Let’s be honest: 丮 (jǐ) is a ghost character — it doesn’t haunt modern classrooms, but it *does* haunt the etymological roots of dozens of common characters you *do* use daily. Its core meaning, 'to catch' or 'to grasp firmly with both hands', isn’t about casual grabbing — think ritual capture: seizing a sacrificial animal, clenching a jade token in ceremony, or gripping authority itself. It conveys intention, control, and solemnity — not 'I caught a bus' but 'the king grasped the mandate of heaven'.

Grammatically, 丮 is functionally extinct as an independent word in spoken or written Mandarin today — you won’t find it in newspapers, textbooks, or HSK lists. It survives *only* as a component inside other characters (like 據 jù 'to base on', 拘 jū 'to detain', or 舉 jǔ 'to lift/raise'), where it contributes that visceral sense of 'firm, two-handed holding'. So while you’ll never say 'wǒ 丮 zhe tā' (I catch him), you *will* say 'wǒ jù cǐ shuō míng' (I base this explanation on…), and 丮 is the silent hand behind that 'jù'.
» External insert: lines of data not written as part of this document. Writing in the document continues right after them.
**src/rtl/bcd_sevenseg_converter_pkg.sv**
```systemverilog
// Shared constants for the BCD to 7-segment path: segment patterns and FSM encodings.
// Pure declarations, no logic or latency.
// Segment patterns are active low with bit order {dp,g,f,e,d,c,b,a}.
package bcd_sevenseg_converter_pkg;

  localparam logic [7:0] SEG_0     = 8'hC0;
  localparam logic [7:0] SEG_1     = 8'hF9;
  localparam logic [7:0] SEG_2     = 8'hA4;
  localparam logic [7:0] SEG_3     = 8'hB0;
  localparam logic [7:0] SEG_4     = 8'h99;
  localparam logic [7:0] SEG_5     = 8'h92;
  localparam logic [7:0] SEG_6     = 8'h82;
  localparam logic [7:0] SEG_7     = 8'hF8;
  localparam logic [7:0] SEG_8     = 8'h80;
  localparam logic [7:0] SEG_9     = 8'h90;
  localparam logic [7:0] SEG_BLANK = 8'hFF;
  localparam logic [7:0] SEG_DASH  = 8'hBF;

  localparam int DP_BIT = 7;

  localparam logic [1:0] ST_IDLE  = 2'd0;
  localparam logic [1:0] ST_SHIFT = 2'd1;
  localparam logic [1:0] ST_LOAD  = 2'd2;

endpackage

```
**src/rtl/bcd_sevenseg_converter_enc.sv**
```systemverilog
// Single BCD digit to active-low 7-segment pattern, dp left off.
// Combinational, zero latency; no handshake.
// Codes above 9 show blank; the converter never produces them.
module sevenseg_digit_enc
  import bcd_sevenseg_converter_pkg::*;
(
  input  logic [3:0] digit,
  output logic [7:0] seg
);

  // Digit lookup
  always_comb begin
    case (digit)
      4'd0:    seg = SEG_0;
      4'd1:    seg = SEG_1;
      4'd2:    seg = SEG_2;
      4'd3:    seg = SEG_3;
      4'd4:    seg = SEG_4;
      4'd5:    seg = SEG_5;
      4'd6:    seg = SEG_6;
      4'd7:    seg = SEG_7;
      4'd8:    seg = SEG_8;
      4'd9:    seg = SEG_9;
      default: seg = SEG_BLANK;
    endcase
  end

endmodule

```
**src/rtl/bcd_sevenseg_converter.sv**
```systemverilog
// Binary to NDIG-digit 7-segment converter using sequential double-dabble.
// Latency: accept edge N -> out_valid pulse visible after edge N+WIDTH+1.
// in_ready high only in IDLE; in_valid while busy is ignored, nothing queued.
module bcd_sevenseg_converter
  import bcd_sevenseg_converter_pkg::*;
#(
  parameter int               WIDTH    = 6,
  parameter int               NDIG     = 2,
  parameter bit               BLANK_LZ = 1'b0,
  parameter logic [NDIG-1:0]  DP_MASK  = '0
) (
  input  logic                clk,
  input  logic                rst_n,
  input  logic                in_valid,
  output logic                in_ready,
  input  logic [WIDTH-1:0]    in_value,
  output logic                out_valid,
  output logic [8*NDIG-1:0]   seg_out,
  output logic                overflow
);

  localparam int CNT_W = $clog2(WIDTH + 1);

  logic [1:0]          state;
  logic [WIDTH-1:0]    shreg;
  logic [4*NDIG-1:0]   bcd;
  logic [4*NDIG-1:0]   bcd_adj;
  logic                ovf_sticky;
  logic [CNT_W-1:0]    cnt;
  logic [8*NDIG-1:0]   enc_all;
  logic [8*NDIG-1:0]   seg_next;
  logic                zero_above;
  logic                bcd_ok;

  assign in_ready = (state == ST_IDLE);

  // Add-3 correction on every nibble that is 5 or more, 4-bit modulo
  always_comb begin
    bcd_adj = bcd;
    for (int i = 0; i < NDIG; i++) begin
      if (bcd[4*i +: 4] >= 4'd5) bcd_adj[4*i +: 4] = bcd[4*i +: 4] + 4'd3;
    end
  end

  genvar g;
  generate
    for (g = 0; g < NDIG; g++) begin : g_enc
      sevenseg_digit_enc u_enc (
        .digit (bcd[4*g +: 4]),
        .seg   (enc_all[8*g +: 8])
      );
    end
  endgenerate

  // Final display pattern: dash on overflow, optional leading-zero blanking, then dp overlay
  always_comb begin
    seg_next   = enc_all;
    zero_above = 1'b1;
    for (int i = NDIG - 1; i >= 0; i--) begin
      if (ovf_sticky) begin
        seg_next[8*i +: 8] = SEG_DASH;
      end else if (BLANK_LZ && (i > 0) && zero_above && (bcd[4*i +: 4] == 4'd0)) begin
        seg_next[8*i +: 8] = SEG_BLANK;
      end
      zero_above = zero_above && (bcd[4*i +: 4] == 4'd0);
      if (DP_MASK[i]) seg_next[8*i + DP_BIT] = 1'b0;
    end
  end

  // Conversion FSM, shift/BCD datapath and output registers
  always_ff @(posedge clk or negedge rst_n) begin
    if (!rst_n) begin
      state      <= ST_IDLE;
      shreg      <= '0;
      bcd        <= '0;
      ovf_sticky <= 1'b0;
      cnt        <= '0;
      seg_out    <= '1;
      overflow   <= 1'b0;
      out_valid  <= 1'b0;
    end else begin
      out_valid <= 1'b0;
      case (state)
        ST_IDLE: begin
          if (in_valid) begin
            shreg      <= in_value;
            bcd        <= '0;
            ovf_sticky <= 1'b0;
            cnt        <= CNT_W'(WIDTH - 1);
            state      <= ST_SHIFT;
          end
        end
        ST_SHIFT: begin
          bcd        <= {bcd_adj[4*NDIG-2:0], shreg[WIDTH-1]};
          shreg      <= shreg << 1;
          ovf_sticky <= ovf_sticky | bcd_adj[4*NDIG-1];
          if (cnt == '0) state <= ST_LOAD;
          else           cnt   <= cnt - 1'b1;
        end
        ST_LOAD: begin
          seg_out   <= seg_next;
          overflow  <= ovf_sticky;
          out_valid <= 1'b1;
          state     <= ST_IDLE;
        end
        default: state <= ST_IDLE;
      endcase
    end
  end

  // Every nibble must be a legal decimal digit when results are loaded
  always_comb begin
    bcd_ok = 1'b1;
    for (int i = 0; i < NDIG; i++) begin
      if (bcd[4*i +: 4] > 4'd9) bcd_ok = 1'b0;
    end
  end

  bcd_digit_range : assert property (@(posedge clk) disable iff (!rst_n)
                                     (state == ST_LOAD) |-> bcd_ok);

endmodule

```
Culturally, learners often stumble by trying to treat 丮 like a regular verb — but its power lies in its invisibility. Mistaking it for a functional character leads to dead ends; recognizing it as a semantic 'handprint' embedded in others unlocks deeper understanding of how Chinese builds meaning visually. It’s not a word you use — it’s a key you hold to decode how thousands of words feel in your hands.

💬 Example Sentences

Common Compounds

💡 Memory Tip

Imagine two J-shaped arms (like the letter 'J' flipped left/right) jostling to grip a tiny 'I' — 'J-I' sounds like 'jǐ', and the shape literally shows two hands catching the self.